- _Prompt_
Each record must be repeated exactly as it stands.

☆ ☆ ☆ ☆ ☆ ☆ ☆

## config.mk

```make
export PLATFORM = sky130hd
export DESIGN_NAME = pois_sched
export DESIGN_NICKNAME = d
export VERILOG_FILES = /design/src/rtl/pois_sched.sv
export SDC_FILE = /design/constraint.sdc
export NUM_CORES = 1
export LEC_CHECK = 0
export CORE_AREA = 5 5 86 148
export CTS_CLUSTER_DIAMETER = 80
export DETAILED_ROUTE_END_ITERATION = 16
export DIE_AREA = 0 0 91 153
export HOLD_SLACK_MARGIN = 0.1
export MAX_ROUTING_LAYER = met4
export PLACE_DENSITY = 0.89
export SYNTH_ARGS = -nofsm -noshare
export SYNTH_HDL_FRONTEND = slang
export SYNTH_SLANG_ARGS = --single-unit
```

## constraint.sdc

```tcl
create_clock -name CLK -period 2.9 [get_ports CLK]
set_clock_uncertainty 0.2 [all_clocks]
set_input_delay 0.58 -clock CLK [delete_from_list [all_inputs] [get_ports CLK]]
set_output_delay 0.58 -clock CLK [all_outputs]
set_load 0.005 [all_outputs]
```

☆ ☆ ☆ ☆ ☆ ☆ ☆

- _Your solution_
## config.mk

```make
export PLATFORM = sky130hd
export DESIGN_NAME = pois_sched
export DESIGN_NICKNAME = d
export VERILOG_FILES = /design/src/rtl/pois_sched.sv
export SDC_FILE = /design/constraint.sdc
export NUM_CORES = 1
export LEC_CHECK = 0
export CORE_AREA = 5 5 86 148
export CTS_CLUSTER_DIAMETER = 80
export DETAILED_ROUTE_END_ITERATION = 16
export DIE_AREA = 0 0 91 153
export HOLD_SLACK_MARGIN = 0.1
export MAX_ROUTING_LAYER = met4
export PLACE_DENSITY = 0.89
export SYNTH_ARGS = -nofsm -noshare
export SYNTH_HDL_FRONTEND = slang
export SYNTH_SLANG_ARGS = --single-unit
```

## constraint.sdc

```tcl
create_clock -name CLK -period 2.9 [get_ports CLK]
set_clock_uncertainty 0.2 [all_clocks]
set_input_delay 0.58 -clock CLK [delete_from_list [all_inputs] [get_ports CLK]]
set_output_delay 0.58 -clock CLK [all_outputs]
set_load 0.005 [all_outputs]
```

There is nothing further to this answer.